L'exécutif européen craint que la concentration ne réduise la concurrence sur le marché de la fourniture de différents aciers haut de gamme et contribue à en augmenter les prix, a expliqué la commissaire Margrethe Vestager. "Les parties n'ont pas proposé de mesures correctives adéquates pour répondre à ces préoccupations", a-t-elle constaté. Tata Steel et ThyssenKrupp sont de grands producteurs intégrés d'acier plat au carbone et d'acier magnétique, dotés de sites de production importants dans l'Espace économique européen (EEE), en particulier en Allemagne, aux Pays-Bas et au Royaume-Uni.

En fusionnant leurs activités en Europe, les deux groupes auraient constitué le deuxième conglomérat européen dans la production d'acier à revêtement métallique et laminé destiné à des applications d'emballage, ainsi que d'acier plat au carbone galvanisé destiné à l'industrie automobile. La Commission avait ouvert une enquête approfondie l'an dernier. Quelques mois plus tard, le groupe allemand avait lui-même annoncé que ni lui ni Tata Steel ne s'attendaient plus à ce que la Commission européenne autorise leur projet et avait renoncé à scinder le conglomérat en deux entités distinctes. Il est rare que la Commission bloque un projet de fusion.

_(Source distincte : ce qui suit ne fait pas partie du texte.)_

--- src/rtl/duck_round_controller.sv ---
// duck_round_controller
// ---------------------------------------------------------------------------
// Game sequencer for the duck-hunt game. Spawns each duck, runs its flight
// timer, counts shots, registers hits into a saturating score, advances
// rounds and declares game over. Everything is counted on clk.
//
// Optional feature macro: DUCK_ROUND_BONUS_EN
//   defined   -> a round in which every duck was hit adds 10 to score
//                (saturating at 127) in the same cycle as the round advance.
//   undefined -> score counts hits only.
//
// Ports
//   clk             system clock
//   rst             synchronous, active-low reset
//   frame_tick      one-clk pulse per video frame
//   mouse_left      left button level (clk-synchronous)
//   mouse_right     right button level, start/restart
//   cursor_on_duck  cursor currently inside the duck area
//   duck_spawn      one-cycle pulse, new duck launched
//   duck_active     high while in FLY
//   duck_shot       one-cycle pulse on a hit
//   duck_escaped    one-cycle pulse on an escape
//   score           total hits, saturating at 127
//   shots_left      remaining shots for the current duck
//   duck_num        index of the current duck in the round
//   round           current round (1..15, 0 after reset)
//   game_over       high in GAME_OVER
//   state           current FSM state, for debug
//
// All outputs come straight from flops. The pulse outputs carry no
// handshake: each is high for exactly one clk and the consumer must
// sample it on that cycle.
// ---------------------------------------------------------------------------
module duck_round_controller #(
  parameter int FLIGHT_FRAMES   = 240,
  parameter int ANIM_FRAMES     = 60,
  parameter int SHOTS_PER_DUCK  = 3,
  parameter int DUCKS_PER_ROUND = 10,
  parameter int PASS_HITS       = 6
) (
  input  logic       clk,
  input  logic       rst,
  input  logic       frame_tick,
  input  logic       mouse_left,
  input  logic       mouse_right,
  input  logic       cursor_on_duck,
  output logic       duck_spawn,
  output logic       duck_active,
  output logic       duck_shot,
  output logic       duck_escaped,
  output logic [6:0] score,
  output logic [1:0] shots_left,
  output logic [3:0] duck_num,
  output logic [3:0] round,
  output logic       game_over,
  output logic [2:0] state
);

  typedef enum logic [2:0] {
    ST_IDLE      = 3'd0,
    ST_SPAWN     = 3'd1,
    ST_FLY       = 3'd2,
    ST_HIT       = 3'd3,
    ST_ESCAPE    = 3'd4,
    ST_ROUND_END = 3'd5,
    ST_GAME_OVER = 3'd6
  } state_t;

  localparam logic [9:0] FLIGHT_L    = 10'(FLIGHT_FRAMES);
  localparam logic [9:0] ANIM_L      = 10'(ANIM_FRAMES);
  localparam logic [1:0] SHOTS_L     = 2'(SHOTS_PER_DUCK);
  localparam logic [3:0] LAST_DUCK_L = 4'(DUCKS_PER_ROUND - 1);
  localparam logic [3:0] PASS_L      = 4'(PASS_HITS);
`ifdef DUCK_ROUND_BONUS_EN
  localparam logic [3:0] DUCKS_L     = 4'(DUCKS_PER_ROUND);
`endif

  state_t     state_q, state_d;
  logic [9:0] timer_q, timer_d;
  logic [6:0] score_q, score_d;
  logic [1:0] shots_q, shots_d;
  logic [3:0] duck_num_q, duck_num_d;
  logic [3:0] round_q, round_d;
  logic [3:0] hits_q, hits_d;
  logic       left_q, left_d, left_prev_q, left_prev_d;
  logic       right_q, right_d, right_prev_q, right_prev_d;
  logic       duck_spawn_q, duck_spawn_d;
  logic       duck_active_q, duck_active_d;
  logic       duck_shot_q, duck_shot_d;
  logic       duck_escaped_q, duck_escaped_d;
  logic       game_over_q, game_over_d;

  logic       left_rise, right_rise;
  logic       shot_fire, timer_expire;
  logic [6:0] score_inc;
`ifdef DUCK_ROUND_BONUS_EN
  logic [7:0] bonus_sum;
  logic [6:0] score_bonus;
`endif

  // Edges come from the registered copies, so a press costs one cycle of
  // latency before the FSM reacts to it.
  assign left_rise    = left_q & ~left_prev_q;
  assign right_rise   = right_q & ~right_prev_q;
  assign shot_fire    = left_rise && (shots_q != 2'd0);
  // The timer is loaded on the entry transition, so a tick that coincides
  // with the load never reaches the decrement path.
  assign timer_expire = frame_tick && (timer_q <= 10'd1);
  assign score_inc    = (score_q == 7'd127) ? 7'd127 : score_q + 7'd1;
`ifdef DUCK_ROUND_BONUS_EN
  assign bonus_sum    = {1'b0, score_q} + 8'd10;
  assign score_bonus  = bonus_sum[7] ? 7'd127 : bonus_sum[6:0];
`endif

  always_comb begin
    state_d      = state_q;
    timer_d      = timer_q;
    score_d      = score_q;
    shots_d      = shots_q;
    duck_num_d   = duck_num_q;
    round_d      = round_q;
    hits_d       = hits_q;
    left_d       = mouse_left;
    left_prev_d  = left_q;
    right_d      = mouse_right;
    right_prev_d = right_q;

    case (state_q)
      ST_IDLE, ST_GAME_OVER: begin
        if (right_rise) begin
          score_d    = 7'd0;
          hits_d     = 4'd0;
          round_d    = 4'd1;
          duck_num_d = 4'd0;
          state_d    = ST_SPAWN;
        end
      end
      ST_SPAWN: begin
        timer_d = FLIGHT_L;
        state_d = ST_FLY;
      end
      ST_FLY: begin
        if (frame_tick && (timer_q != 10'd0)) timer_d = timer_q - 10'd1;
        // A shot is resolved before the timer: a hit wins over expiry.
        if (shot_fire) begin
          shots_d = shots_q - 2'd1;
          if (cursor_on_duck) begin
            state_d = ST_HIT;
            score_d = score_inc;
            hits_d  = hits_q + 4'd1;
            timer_d = ANIM_L;
          end else if ((shots_q == 2'd1) || timer_expire) begin
            state_d = ST_ESCAPE;
            timer_d = ANIM_L;
          end
        end else if (timer_expire) begin
          state_d = ST_ESCAPE;
          timer_d = ANIM_L;
        end
      end
      ST_HIT, ST_ESCAPE: begin
        if (frame_tick) begin
          if (timer_q <= 10'd1) begin
            timer_d = 10'd0;
            if (duck_num_q == LAST_DUCK_L) begin
              state_d = ST_ROUND_END;
            end else begin
              duck_num_d = duck_num_q + 4'd1;
              state_d    = ST_SPAWN;
            end
          end else begin
            timer_d = timer_q - 10'd1;
          end
        end
      end
      ST_ROUND_END: begin
        if (hits_q >= PASS_L) begin
          round_d    = (round_q == 4'd15) ? 4'd15 : round_q + 4'd1;
          duck_num_d = 4'd0;
          hits_d     = 4'd0;
          state_d    = ST_SPAWN;
`ifdef DUCK_ROUND_BONUS_EN
          if (hits_q == DUCKS_L) score_d = score_bonus;
`endif
        end else begin
          state_d = ST_GAME_OVER;
        end
      end
      default: state_d = ST_IDLE;
    endcase

    // SPAWN is always a one-cycle state, so entering it is the same as
    // state_d being SPAWN.
    if (state_d == ST_SPAWN) shots_d = SHOTS_L;

    duck_spawn_d   = (state_d == ST_SPAWN);
    duck_active_d  = (state_d == ST_FLY);
    duck_shot_d    = (state_q == ST_FLY) && (state_d == ST_HIT);
    duck_escaped_d = (state_q == ST_FLY) && (state_d == ST_ESCAPE);
    game_over_d    = (state_d == ST_GAME_OVER);
  end

  always_ff @(posedge clk) begin
    if (!rst) begin
      state_q        <= ST_IDLE;
      timer_q        <= 10'd0;
      score_q        <= 7'd0;
      shots_q        <= 2'd0;
      duck_num_q     <= 4'd0;
      round_q        <= 4'd0;
      hits_q         <= 4'd0;
      left_q         <= 1'b0;
      left_prev_q    <= 1'b0;
      right_q        <= 1'b0;
      right_prev_q   <= 1'b0;
      duck_spawn_q   <= 1'b0;
      duck_active_q  <= 1'b0;
      duck_shot_q    <= 1'b0;
      duck_escaped_q <= 1'b0;
      game_over_q    <= 1'b0;
    end else begin
      state_q        <= state_d;
      timer_q        <= timer_d;
      score_q        <= score_d;
      shots_q        <= shots_d;
      duck_num_q     <= duck_num_d;
      round_q        <= round_d;
      hits_q         <= hits_d;
      left_q         <= left_d;
      left_prev_q    <= left_prev_d;
      right_q        <= right_d;
      right_prev_q   <= right_prev_d;
      duck_spawn_q   <= duck_spawn_d;
      duck_active_q  <= duck_active_d;
      duck_shot_q    <= duck_shot_d;
      duck_escaped_q <= duck_escaped_d;
      game_over_q    <= game_over_d;
    end
  end

  assign duck_spawn   = duck_spawn_q;
  assign duck_active  = duck_active_q;
  assign duck_shot    = duck_shot_q;
  assign duck_escaped = duck_escaped_q;
  assign score        = score_q;
  assign shots_left   = shots_q;
  assign duck_num     = duck_num_q;
  assign round        = round_q;
  assign game_over    = game_over_q;
  assign state        = state_q;

endmodule

--- config.mk ---
export PLATFORM = sky130hd
export DESIGN_NAME = duck_round_controller
export DESIGN_NICKNAME = d
export VERILOG_FILES = /design/src/rtl/duck_round_controller.sv
export SDC_FILE = /design/constraint.sdc
export NUM_CORES = 1
export LEC_CHECK = 0
export BUFFER_PORTS_ARGS = -buffer_cell sky130_fd_sc_hd__buf_4
export CAP_MARGIN = 10
export CORE_UTILIZATION = 46
export CTS_CLUSTER_SIZE = 12
export DETAILED_ROUTE_END_ITERATION = 16
export PLACE_DENSITY = 0.66
export SYNTH_ARGS = -nofsm -noshare
export SYNTH_HDL_FRONTEND = slang
export SYNTH_SLANG_ARGS = --single-unit
--- constraint.sdc ---
create_clock -name clk -period 4.4 [get_ports clk]
set_input_delay 0.88 -clock clk [delete_from_list [all_inputs] [get_ports clk]]
set_output_delay 0.88 -clock clk [all_outputs]
set_load 0.05 [all_outputs]
## Word level (Yosys, flattened, before mapping)

Cells that the tools add are included.
Widths: inputs -> output; s select.

| operators by class | value |
|---|---|
| $add $sub $neg | 6 |
| magnitude comparators | 2 |
| equality and inequality tests | 22 |
| multiplexer cells | 39 |
| bitwise operators | 4 |
| reduce and logical (&&, ||, !) cells | 24 |

Operator list:

| kind | number |
|---|---|
| $mux 10 | 7 |
| $mux 4 | 10 |
| $pmux 10 s3 | 1 |
| $mux 7 | 4 |
| $mux 3 | 9 |
| $pmux 4 s3 | 2 |
| $eq 3x3->1 const B | 5 |
| $pmux 3 s5 | 1 |
| $ne 2x2->1 const B | 7 |
| $pmux 7 s2 | 1 |
| $add 4x1->4 const B | 3 |
| $eq 3x2->1 const B | 4 |
| $le 10x1->1 const B | 1 |
| $reduce_bool 10->1 | 1 |
| $reduce_bool 2->1 | 5 |
| $sub 10x1->10 const B | 1 |
| $reduce_bool 3->1 | 3 |
| $eq 4x4->1 const B | 2 |
| $pmux 4 s2 | 1 |
| $add 7x1->7 const B | 1 |
| $eq 7x7->1 const B | 1 |
| $eq 3x1->1 const B | 2 |
| $mux 2 | 3 |
| $reduce_and 6->1 | 1 |
| other kinds (13) | 21 |

| storage, ports and cells | value |
|---|---|
| bits in registers | 43 |
| input bits | 6 |
| output and inout bits | 25 |
| word-level logic and storage cells | 113 |

## Logic depth before layout (Yosys ltp)

| logic depth | value |
|---|---|
| word-level depth | 10 |
| mapped depth | 9 |
| gate-level depth less buffers | 8 |

## Worst setup path before layout

Ideal clock, no wire load.

| timing | value |
|---|---|
| path type | reg-to-reg |
| start point | register shots_q[0] (netlist: shots_left[0]) |
| end point | register timer_q[8] |
| setup time | 0.132 ns |
| data arrival time | 2.341 ns |
| data required time | 4.268 ns |
| path slack | 1.927 ns |
| stages on the path, launching flop included | 9 |
| path buffers | 0 |
| clock period less this slack | 2.473 ns |
| cells stage by stage | dfxtp_1 > inv_1 > ha_1 > or3b_1 > o21ai_2 > a21oi_1 > or4_1 > a22oi_1 > o22ai_1 |

| between the ends | value |
|---|---|
| cells in the longest elaborated chain, start to end | 6 |
| elaborated cells on any way between the ends | 8 |

Ends and longest elaborated chain:

| item | line | source |
|---|---|---|
| from (decl) | 81 | `logic [1:0] shots_q, shots_d;` |
| from (signal assigned) | 225 | `shots_q <= shots_d;` |
| $eq 2x1->1 | 152 | `end else if ((shots_q == 2'd1) \|\| timer_expire) begin` |
| $logic_or 1x1->1 | 152 |  |
| $mux 10 | 152 |  |
| $mux 10 | 147 | `if (cursor_on_duck) begin` |
| $mux 10 * | 145 | `if (shot_fire) begin` |
| $pmux 10 s3 * | 128 | `case (state_q)` |
| to (signal assigned) | 223 | `timer_q <= timer_d;` |
| to (decl) | 79 | `logic [9:0] timer_q, timer_d;` |

Every way passes the cells marked *; elsewhere a longest branch is shown, timed or not.
A chain may end at the register's enable or synchronous reset.

## Final worst setup path

| timing | value |
|---|---|
| start point | register state_q[1] (netlist: state[1]) |
| end point | register game_over_q (netlist: game_over) |

| between the ends | value |
|---|---|
| cells in the longest elaborated chain, start to end | 5 |
| elaborated cells on any way between the ends | 18 |

Ends and longest elaborated chain:

| item | line | source |
|---|---|---|
| from (decl) | 78 | `state_t state_q, state_d;` |
| from (signal assigned) | 222 | `state_q <= state_d;` |
| $mux 3 | 152 |  |
| $mux 3 | 147 |  |
| $mux 3 | 145 |  |
| $pmux 3 s5 * | 128 |  |
| $eq 3x3->1 * | 200 | `game_over_d = (state_d == ST_GAME_OVER);` |
| to (signal assigned) | 237 | `game_over_q <= game_over_d;` |
| to (decl) | 91 | `logic game_over_q, game_over_d;` |

Marked as above.

==> impl_results.md <==
- Crit path required time: 4.61 ns
- Worst hold slack: 0.4770 ns
- End of the worst hold path: score[6]$_SDFFE_PN0P_
- Layout cells sized above 1: between 10% and 20%
- Longest Clk Path Bufs: 2
- Worst VDD drop: between 0.1 and 0.15 mV
- Largest area contributor in the netlist: dfxtp_1
- GPL Wtd Cong: roughly 0.87
- CTS H-tree lvls: 2
- Final std cells w/o fill: ~420
- Area Overhead vs Synth: 11.91%
- R2R cell count: 5
- Dpl cells: 409
- Die Height: between 70 and 80 um
- Synth Area per Inst: about 8.4 um^2
- Post-route cell area: 3033 um^2
- # clock sinks: 43
- Final worst-path cycle share: a little over half
- Crit Reg-Reg Startpoint: state[1]$_SDFF_PN0_
- Max Freq: between 0.4 and 0.5 GHz
- Die area: 6202 um^2
- Largest net degree at the start of global routing: 23
- CP Class: flip-flop to flip-flop
- First-pass GRT wire length: ~11000 um
- PortBufs: 30
- Num CTS Buffers: 5
- Most common cell after layout, fill and taps aside: dfxtp_1
- Clock slew at reported path FFs: approximately 0.080 ns
- Worst-Margin Slew: just under 0.8 ns
- Iteration-0 DRC Markers: 134
- Core area: around 5600 um^2
- Vias in the first global route: between 2000 and 2500
- Row count: 27
- TritonCTS clock tree: done
- Clk Latency, worst-skew pair: approximately 0.3 ns
- # IOs: 31
- Ys async rst share: 0%
- Placed cell area: slightly below 3000 um^2
- Critical path arrival: around 2.6 ns
- N_diodes: 0
- Vias/cell: approximately 5.8
- Seq/Total Area, Yosys: 31.76%
- Hold depth: 2
- Synthesized area: roughly 2700 um^2
- R2R Setup Slk: 1.99 ns
- Total power: 0.8867 mW
- Routed Antenna Nets: 0
- Status: complete, no violations
- Post-synth cell types: slightly above 70
- Drt total wl: roughly 6600 um
- Grt total ovfl: 0
- Ys flop type: dfxtp_1
- Filler cells: 562
- Pins Over Slew Limit: 0
- Crit path max fanout: 20
- Register share of total power: 48.2%
- Cts hold-fix bufs: 0
- Setup WS post-layout: between 1.5 and 2 ns
- GRT Resource Usage Total: around 23%
- Worst hold path type: flip-flop to flip-flop
- Skew final: 0.007136 ns
- Net Sw Frac: 33.69%
- Synth warn: 0
- Routed wire per std cell: 15.76 um
- Final Hold Fails: 0
- Combinational share of power: between 20% and 30%
- Final Util: 54.08%
- Minimum clock period: 2.406 ns
- RSZ-0062 raised after global routing: no
- Post-CTS sizing: 0
- Net count after synthesis: approximately 340
- Setup Viol. Count Final: 0
- Die span in x: ~79 um
- Main area contributors after synthesis: dfxtp_1, ha_1, nor2_1, o21ai_0, a21oi_1
- Pint: around 0.59 mW
- Worst setup SP type: flip-flop
- Hold wc startpoint: score[6]$_SDFFE_PN0P_
- Dpl hpwl: approximately 4800 um
- Static Leak: 1.208 nW
- Max Cap Viol: 0
- Number of enable flip-flop cells after synthesis: 0
- Fin nets: between 300 and 400
- Commonest cells after routing, fill and taps aside: dfxtp_1, nor2_1, buf_4
- Slew headroom: around 48%
- Sw power: ~0.30 mW
- R2r endpoint: game_over$_SDFF_PN0_
- Starting density of the core: between 40% and 50%
- DRC viols: 0
- Syn Inst Count: between 300 and 400
- Setup WS pre-CTS: ~1.9 ns
- Clk root buf: clkbuf_8
- Seq cells post-synth: 43
- Crit end category: flip-flop
- Power density cells: between 200 and 300 nW/um^2
- Detailed Routing Iterations Pass 1: 4
- Post-CTS Repair Setup Buffers: 0
- Share of the synthesized area in the top cell type: 31.76%
- Clock share of power: between 20% and 30%
- Via count: 2439
- Initial antenna violation count: 0
- Final setup TNS: 0 ns
-- sequential cells by signal, summed over array words and instances (netlist names) --
name / cells
left_prev_q: 1
game_over: 1
right_prev_q: 1
duck_spawn: 1
duck_escaped: 1
timer_q: 10
duck_shot: 1
duck_active: 1
round: 4
right_prev_d: 1
score: 7
left_prev_d: 1
hits_q: 4
state: 3
shots_left: 2
duck_num: 4
-- layer usage --
layer  global-route usage (%)  share of wire (%)  vias to the layer above  routed length (um)
met5                        0                  0                        -                   0
met4                    4.444               0.27                        0                  18
met3                    4.828                5.1                        2                 335
met2                    37.30                 47                       49                3083
met1                    30.79                 48                     1166                3133
li1                         -                  -                     1222                   -
-- layout make-up --
| cell class | count | area [um^2] | area share (%) |
|---|---|---|---|
| multi-input cells | 252 | 1723 | 56.81 |
| flip-flops and latches | 43 | 860.8 | 28.38 |
| repair buffers | 31 | 232.7 | 7.673 |
| well taps | 72 | 90.09 | 2.970 |
| clock buffers | 6 | 72.57 | 2.393 |
| inverters | 11 | 41.29 | 1.361 |
| clock inverters | 2 | 12.51 | 0.4125 |
-- cell families after synthesis --
group / Yosys count / share of synthesized area [%]
DFF: 43 / 31.76
AOI/OAI and AO/OA: 96 / 24.38
buffers and inverters: 27 / 4.663
adders and majority gates: 11 / 5.078
muxes: 5 / 1.893
and+or+nand+nor: 134 / 30.29
xor gates and xnor gates: 6 / 1.939
-- worst max-delay path, stage by stage, from the launching register on --
cell and delay (ns):
dfxtp_1 0.74, or3b_1 0.59, or2_4 0.35, o311ai_4 0.28
nor2_2 0.10, nor4_2 0.26
-- power groups by stage --
| stage | clock network (mW) | logic (mW) | registers, mW |
|---|---|---|---|
| global route | 0.277 | 0.223 | 0.431 |
| floorplan | 0 | 0.146 | 0.449 |
| CTS | 0.260 | 0.203 | 0.427 |
| detailed placement | 0 | 0.203 | 0.436 |
| global placement | 0 | 0.202 | 0.436 |
| finish | 0.256 | 0.204 | 0.427 |
-- Yosys cell counts (all sizes together), types with 6 or more instances --
library cell,instances
a31oi,9
dfxtp,43
nor3,7
o21ai,32
ha,11
and2,8
inv,11
a21oi,22
nor3b,6
nand2,17
nor4,6
nand2b,6
clkbuf,7
buf,9
nand3,12
nor2,37
-- worst max path at each step --
stage / from / to / depth (start not counted) / slack, ns
6_report: state[1]$_SDFF_PN0_ / game_over$_SDFF_PN0_ / 5 / 1.99
5_1_grt: state[2]$_SDFF_PN0_ / score[3]$_SDFFE_PN0P_ / 5 / 1.79
3_3_place_gp: cursor_on_duck / duck_num[1]$_SDFFE_PN0P_ / 7 / 1.92
3_5_place_dp: cursor_on_duck / duck_num[0]$_SDFFE_PN0P_ / 7 / 1.88
4_1_cts: state[1]$_SDFF_PN0_ / game_over$_SDFF_PN0_ / 5 / 2.01
2_1_floorplan: shots_left[0]$_SDFFE_PN0P_ / timer_q[8]$_SDFFE_PN0P_ / 8 / 1.93
No activity file was read; power rests on OpenSTA's default activity.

Ces dix dernières années, elle en a approuvé plus de 3.000 - dont, pour le secteur sidérurgique, la reprise d'Ilva par ArcelorMittal - tandis qu'elle n'en rejetait que dix. En mai, Thyssenkrupp a annoncé qu'il supprimerait 6.000 emplois dans le monde, dont près de 4.000 en Allemagne, après l'échec de la fusion de ses activités de sidérurgie en Europe avec l'indien Tata.